[Stored items]
========================================

===== config.mk =====
export PLATFORM = sky130hd
export DESIGN_NAME = sar_logic
export DESIGN_NICKNAME = d
export VERILOG_FILES = /design/src/rtl/sar_logic.sv
export SDC_FILE = /design/constraint.sdc
export NUM_CORES = 1
export LEC_CHECK = 0
export BUFFER_PORTS_ARGS = -buffer_cell sky130_fd_sc_hd__buf_2
export CAP_MARGIN = 10
export CELL_PAD_IN_SITES_DETAIL_PLACEMENT = 1
export CELL_PAD_IN_SITES_GLOBAL_PLACEMENT = 1
export CORE_MARGIN = 2
export CORE_UTILIZATION = 43
export DETAILED_ROUTE_END_ITERATION = 10
export PLACE_DENSITY = 0.74
export SYNTH_ARGS = -nofsm -noshare
export SYNTH_HDL_FRONTEND = slang
export SYNTH_SLANG_ARGS = --single-unit

===== constraint.sdc =====
create_clock -name C -period 2.23 [get_ports C]
set_clock_uncertainty 0.1 [all_clocks]
set_input_delay 0.223 -clock C [delete_from_list [all_inputs] [get_ports C]]
set_output_delay 0.223 -clock C [all_outputs]
set_load 0.01 [all_outputs]

===== src/rtl/sar_logic.sv =====
// sar_logic: successive-approximation controller between the comparator and the DAC.
// Latency: NSAMPLE + NBITS*P cycles from the START edge to EOC high (P=1, or P=3 with sync).
// Backpressure: none; START is ignored while BUSY and while in DONE.
//
// Ports:
//   C       clock, all state changes on the rising edge
//   R       asynchronous active-high reset; forces every output to 0 at once
//   START   conversion request, sampled in IDLE
//   CMP     comparator decision (1 = keep trial bit)
//   SAMPLE  track/hold switch, high for NSAMPLE cycles
//   BUSY    high during SAMPLE and CONVERT
//   EOC     one-cycle end-of-conversion pulse
//   D       DAC trial code; holds the last final code while idle
//   Q       last completed result, updated only on entry to DONE
//
// Build option: define SAR_CMP_SYNC_EN to pass CMP through a two-flop
// synchroniser; each bit trial then takes 3 cycles instead of 1.

module sar_logic #(
  parameter int NBITS   = 8,
  parameter int NSAMPLE = 2
) (
  input  logic             C,
  input  logic             R,
  input  logic             START,
  input  logic             CMP,
  output logic             SAMPLE,
  output logic             BUSY,
  output logic             EOC,
  output logic [NBITS-1:0] D,
  output logic [NBITS-1:0] Q
);

  // Bit index only has to reach NBITS-1; sample counter only NSAMPLE-1,
  // but is sized for NSAMPLE so NSAMPLE=1 still gets a one-bit counter.
  localparam int KW = $clog2(NBITS);
  localparam int SW = $clog2(NSAMPLE + 1);

  localparam logic [KW-1:0]    K_MSB    = KW'(NBITS - 1);
  localparam logic [SW-1:0]    S_LAST   = SW'(NSAMPLE - 1);
  localparam logic [NBITS-1:0] MIDSCALE = {1'b1, {(NBITS-1){1'b0}}};

  typedef enum logic [1:0] {
    ST_IDLE    = 2'd0,
    ST_SAMPLE  = 2'd1,
    ST_CONVERT = 2'd2,
    ST_DONE    = 2'd3
  } state_t;

  state_t           state_q, state_d;
  logic [SW-1:0]    scnt_q,  scnt_d;
  logic [KW-1:0]    k_q,     k_d;
  logic [NBITS-1:0] dac_q,   dac_d;
  logic [NBITS-1:0] res_q,   res_d;

  // Decision source and "this edge decides the current bit" strobe.
  logic cmp_use;
  logic trial_end;

`ifdef SAR_CMP_SYNC_EN
  // Two-flop synchroniser for an asynchronous comparator, plus a phase
  // counter so each trial spans one settling cycle and two sync cycles.
  // The decision on the third edge uses CMP captured on the first edge
  // after D changed, which is the value produced by the settled DAC.
  logic       cmp_s1_q, cmp_s1_d;
  logic       cmp_s2_q, cmp_s2_d;
  logic [1:0] ph_q,     ph_d;

  always_comb begin
    cmp_s1_d = CMP;
    cmp_s2_d = cmp_s1_q;
  end

  // Phase sits at 0 outside CONVERT, so it is fresh on CONVERT entry,
  // and it restarts after every decision.
  always_comb begin
    ph_d = ph_q;
    if ((state_q != ST_CONVERT) || trial_end) begin
      ph_d = 2'd0;
    end else begin
      ph_d = ph_q + 2'd1;
    end
  end

  always_ff @(posedge C or posedge R) begin
    if (R) begin
      cmp_s1_q <= 1'b0;
      cmp_s2_q <= 1'b0;
      ph_q     <= 2'd0;
    end else begin
      cmp_s1_q <= cmp_s1_d;
      cmp_s2_q <= cmp_s2_d;
      ph_q     <= ph_d;
    end
  end

  assign cmp_use   = cmp_s2_q;
  assign trial_end = (ph_q == 2'd2);
`else
  // Comparator is synchronous to C: every CONVERT edge decides a bit.
  assign cmp_use   = CMP;
  assign trial_end = 1'b1;
`endif

  // Next-state and datapath.
  always_comb begin
    state_d = state_q;
    scnt_d  = scnt_q;
    k_d     = k_q;
    dac_d   = dac_q;
    res_d   = res_q;

    unique case (state_q)
      ST_IDLE: begin
        // D keeps the last final code so the DAC does not glitch.
        if (START) begin
          state_d = ST_SAMPLE;
          scnt_d  = '0;
        end
      end

      ST_SAMPLE: begin
        if (scnt_q == S_LAST) begin
          state_d = ST_CONVERT;
          dac_d   = MIDSCALE;
          k_d     = K_MSB;
        end else begin
          scnt_d = scnt_q + 1'b1;
        end
      end

      ST_CONVERT: begin
        if (trial_end) begin
          // Resolve the trial bit, then either raise the next one or finish.
          // Bits below the trial bit are never set, so they stay 0.
          dac_d[k_q] = cmp_use;
          if (k_q != '0) begin
            dac_d[k_q - 1'b1] = 1'b1;
            k_d               = k_q - 1'b1;
          end else begin
            state_d = ST_DONE;
            res_d   = dac_d;
          end
        end
      end

      ST_DONE: begin
        // START deliberately not looked at here.
        state_d = ST_IDLE;
      end

      default: begin
        state_d = ST_IDLE;
      end
    endcase
  end

  always_ff @(posedge C or posedge R) begin
    if (R) begin
      state_q <= ST_IDLE;
      scnt_q  <= '0;
      k_q     <= '0;
      dac_q   <= '0;
      res_q   <= '0;
    end else begin
      state_q <= state_d;
      scnt_q  <= scnt_d;
      k_q     <= k_d;
      dac_q   <= dac_d;
      res_q   <= res_d;
    end
  end

  // Status outputs decode straight from the state flop, so reset clears
  // them as soon as R rises.
  assign SAMPLE = (state_q == ST_SAMPLE);
  assign BUSY   = (state_q == ST_SAMPLE) || (state_q == ST_CONVERT);
  assign EOC    = (state_q == ST_DONE);
  assign D      = dac_q;
  assign Q      = res_q;

endmodule


==> results of run 1 <==
-- power groups by stage --
stage,sequential (mW),combinational (mW),clock [mW]
after global routing,0.630,1.30,0.239
after global placement,0.612,1.14,0
after detailed placement,0.624,1.19,0
after floorplan,0.639,0.840,0
after CTS,0.614,1.20,0.218
final,0.613,1.18,0.210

========================================

### TASK REQUIREMENTS
The full set of entries, copied exactly, is the expected answer.

### TASK ANSWER
===== config.mk =====
export PLATFORM = sky130hd
export DESIGN_NAME = sar_logic
export DESIGN_NICKNAME = d
export VERILOG_FILES = /design/src/rtl/sar_logic.sv
export SDC_FILE = /design/constraint.sdc
export NUM_CORES = 1
export LEC_CHECK = 0
export BUFFER_PORTS_ARGS = -buffer_cell sky130_fd_sc_hd__buf_2
export CAP_MARGIN = 10
export CELL_PAD_IN_SITES_DETAIL_PLACEMENT = 1
export CELL_PAD_IN_SITES_GLOBAL_PLACEMENT = 1
export CORE_MARGIN = 2
export CORE_UTILIZATION = 43
export DETAILED_ROUTE_END_ITERATION = 10
export PLACE_DENSITY = 0.74
export SYNTH_ARGS = -nofsm -noshare
export SYNTH_HDL_FRONTEND = slang
export SYNTH_SLANG_ARGS = --single-unit

===== constraint.sdc =====
create_clock -name C -period 2.23 [get_ports C]
set_clock_uncertainty 0.1 [all_clocks]
set_input_delay 0.223 -clock C [delete_from_list [all_inputs] [get_ports C]]
set_output_delay 0.223 -clock C [all_outputs]
set_load 0.01 [all_outputs]

===== src/rtl/sar_logic.sv =====
// sar_logic: successive-approximation controller between the comparator and the DAC.
// Latency: NSAMPLE + NBITS*P cycles from the START edge to EOC high (P=1, or P=3 with sync).
// Backpressure: none; START is ignored while BUSY and while in DONE.
//
// Ports:
//   C       clock, all state changes on the rising edge
//   R       asynchronous active-high reset; forces every output to 0 at once
//   START   conversion request, sampled in IDLE
//   CMP     comparator decision (1 = keep trial bit)
//   SAMPLE  track/hold switch, high for NSAMPLE cycles
//   BUSY    high during SAMPLE and CONVERT
//   EOC     one-cycle end-of-conversion pulse
//   D       DAC trial code; holds the last final code while idle
//   Q       last completed result, updated only on entry to DONE
//
// Build option: define SAR_CMP_SYNC_EN to pass CMP through a two-flop
// synchroniser; each bit trial then takes 3 cycles instead of 1.

module sar_logic #(
  parameter int NBITS   = 8,
  parameter int NSAMPLE = 2
) (
  input  logic             C,
  input  logic             R,
  input  logic             START,
  input  logic             CMP,
  output logic             SAMPLE,
  output logic             BUSY,
  output logic             EOC,
  output logic [NBITS-1:0] D,
  output logic [NBITS-1:0] Q
);

  // Bit index only has to reach NBITS-1; sample counter only NSAMPLE-1,
  // but is sized for NSAMPLE so NSAMPLE=1 still gets a one-bit counter.
  localparam int KW = $clog2(NBITS);
  localparam int SW = $clog2(NSAMPLE + 1);

  localparam logic [KW-1:0]    K_MSB    = KW'(NBITS - 1);
  localparam logic [SW-1:0]    S_LAST   = SW'(NSAMPLE - 1);
  localparam logic [NBITS-1:0] MIDSCALE = {1'b1, {(NBITS-1){1'b0}}};

  typedef enum logic [1:0] {
    ST_IDLE    = 2'd0,
    ST_SAMPLE  = 2'd1,
    ST_CONVERT = 2'd2,
    ST_DONE    = 2'd3
  } state_t;

  state_t           state_q, state_d;
  logic [SW-1:0]    scnt_q,  scnt_d;
  logic [KW-1:0]    k_q,     k_d;
  logic [NBITS-1:0] dac_q,   dac_d;
  logic [NBITS-1:0] res_q,   res_d;

  // Decision source and "this edge decides the current bit" strobe.
  logic cmp_use;
  logic trial_end;

`ifdef SAR_CMP_SYNC_EN
  // Two-flop synchroniser for an asynchronous comparator, plus a phase
  // counter so each trial spans one settling cycle and two sync cycles.
  // The decision on the third edge uses CMP captured on the first edge
  // after D changed, which is the value produced by the settled DAC.
  logic       cmp_s1_q, cmp_s1_d;
  logic       cmp_s2_q, cmp_s2_d;
  logic [1:0] ph_q,     ph_d;

  always_comb begin
    cmp_s1_d = CMP;
    cmp_s2_d = cmp_s1_q;
  end

  // Phase sits at 0 outside CONVERT, so it is fresh on CONVERT entry,
  // and it restarts after every decision.
  always_comb begin
    ph_d = ph_q;
    if ((state_q != ST_CONVERT) || trial_end) begin
      ph_d = 2'd0;
    end else begin
      ph_d = ph_q + 2'd1;
    end
  end

  always_ff @(posedge C or posedge R) begin
    if (R) begin
      cmp_s1_q <= 1'b0;
      cmp_s2_q <= 1'b0;
      ph_q     <= 2'd0;
    end else begin
      cmp_s1_q <= cmp_s1_d;
      cmp_s2_q <= cmp_s2_d;
      ph_q     <= ph_d;
    end
  end

  assign cmp_use   = cmp_s2_q;
  assign trial_end = (ph_q == 2'd2);
`else
  // Comparator is synchronous to C: every CONVERT edge decides a bit.
  assign cmp_use   = CMP;
  assign trial_end = 1'b1;
`endif

  // Next-state and datapath.
  always_comb begin
    state_d = state_q;
    scnt_d  = scnt_q;
    k_d     = k_q;
    dac_d   = dac_q;
    res_d   = res_q;

    unique case (state_q)
      ST_IDLE: begin
        // D keeps the last final code so the DAC does not glitch.
        if (START) begin
          state_d = ST_SAMPLE;
          scnt_d  = '0;
        end
      end

      ST_SAMPLE: begin
        if (scnt_q == S_LAST) begin
          state_d = ST_CONVERT;
          dac_d   = MIDSCALE;
          k_d     = K_MSB;
        end else begin
          scnt_d = scnt_q + 1'b1;
        end
      end

      ST_CONVERT: begin
        if (trial_end) begin
          // Resolve the trial bit, then either raise the next one or finish.
          // Bits below the trial bit are never set, so they stay 0.
          dac_d[k_q] = cmp_use;
          if (k_q != '0) begin
            dac_d[k_q - 1'b1] = 1'b1;
            k_d               = k_q - 1'b1;
          end else begin
            state_d = ST_DONE;
            res_d   = dac_d;
          end
        end
      end

      ST_DONE: begin
        // START deliberately not looked at here.
        state_d = ST_IDLE;
      end

      default: begin
        state_d = ST_IDLE;
      end
    endcase
  end

  always_ff @(posedge C or posedge R) begin
    if (R) begin
      state_q <= ST_IDLE;
      scnt_q  <= '0;
      k_q     <= '0;
      dac_q   <= '0;
      res_q   <= '0;
    end else begin
      state_q <= state_d;
      scnt_q  <= scnt_d;
      k_q     <= k_d;
      dac_q   <= dac_d;
      res_q   <= res_d;
    end
  end

  // Status outputs decode straight from the state flop, so reset clears
  // them as soon as R rises.
  assign SAMPLE = (state_q == ST_SAMPLE);
  assign BUSY   = (state_q == ST_SAMPLE) || (state_q == ST_CONVERT);
  assign EOC    = (state_q == ST_DONE);
  assign D      = dac_q;
  assign Q      = res_q;

endmodule


==> results of run 1 <==
-- power groups by stage --
stage,sequential (mW),combinational (mW),clock [mW]
after global routing,0.630,1.30,0.239
after global placement,0.612,1.14,0
after detailed placement,0.624,1.19,0
after floorplan,0.639,0.840,0
after CTS,0.614,1.20,0.218
final,0.613,1.18,0.210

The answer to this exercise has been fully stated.